Соответственно, отказываясь от мирных предложений, король демонстрировал злобное стремление к дальнейшим убийствам, что и стало его «ахиллесовой пятой» (по этому поводу в «Дао дэ цзин» сказано: «Небо не любит воинственных»). В ночь с 16 на 17 июня 1709 года, после своего дня рождения, Карл XII был ранен русской пулей в стопу левой ноги в области пятки подобно другому неистовому герою – мифическому царю греческой Мирмидонии Ахиллу под стенами Трои. Рана была получена тогда, когда Карл в очередной раз выехал к Полтаве убить кого-нибудь из русских военных (характерно, что первая пуля, попавшая в короля, досталась ему также в бою против русских под Нарвой, но тогда она не причинила Карлу вреда, застряв в одежде[331]). В результате тактическая интуиция и ореол личности короля-героя, окрылявшие шведов, уже не могли быть использованы в предстоящей Полтавской битве. Надежда оставалась только на храбрость шведских солдат, а также опыт и мудрость высшего командования.
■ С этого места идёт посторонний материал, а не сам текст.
File: src/rtl/rl_pkg.sv
package rl_pkg;
  localparam int BYTE_W = 8;

  // Zero-extended byte number idx of a right-adjusted result word.
  function automatic logic [BYTE_W-1:0] byte_of(input logic [15:0] word, input int idx);
    logic [BYTE_W-1:0] b;
    for (int i = 0; i < BYTE_W; i++) begin
      b[i] = word[idx*BYTE_W + i];
    end
    return b;
  endfunction
endpackage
Мужество солдат действительно было ими показано, когда на втором этапе Полтавской битвы около 4,5 тыс. шведских пехотинцев, без подготовки и прикрытия со стороны артиллерии, атаковали холодным оружием и сбили часть первой линии царской пехоты из 13 тыс. солдат, которых поддерживало 65 полковых орудий. Как заметил Карл Клаузевиц: «С этим широким и облагороженным корпоративным духом закаленной боевой дружины, покрытой шрамами, не следует сравнивать самомнение и тщеславие, присущие постоянным армиям, склеенным воедино лишь воинскими уставами»[332].
Однако, к сожалению для шведов, в отсутствие Карла XII высшее командование шведской армии оказалось не на высоте. Никакой храбростью и самопожертвованием нельзя было исправить ошибки, допущенные ведущими шведскими военачальниками.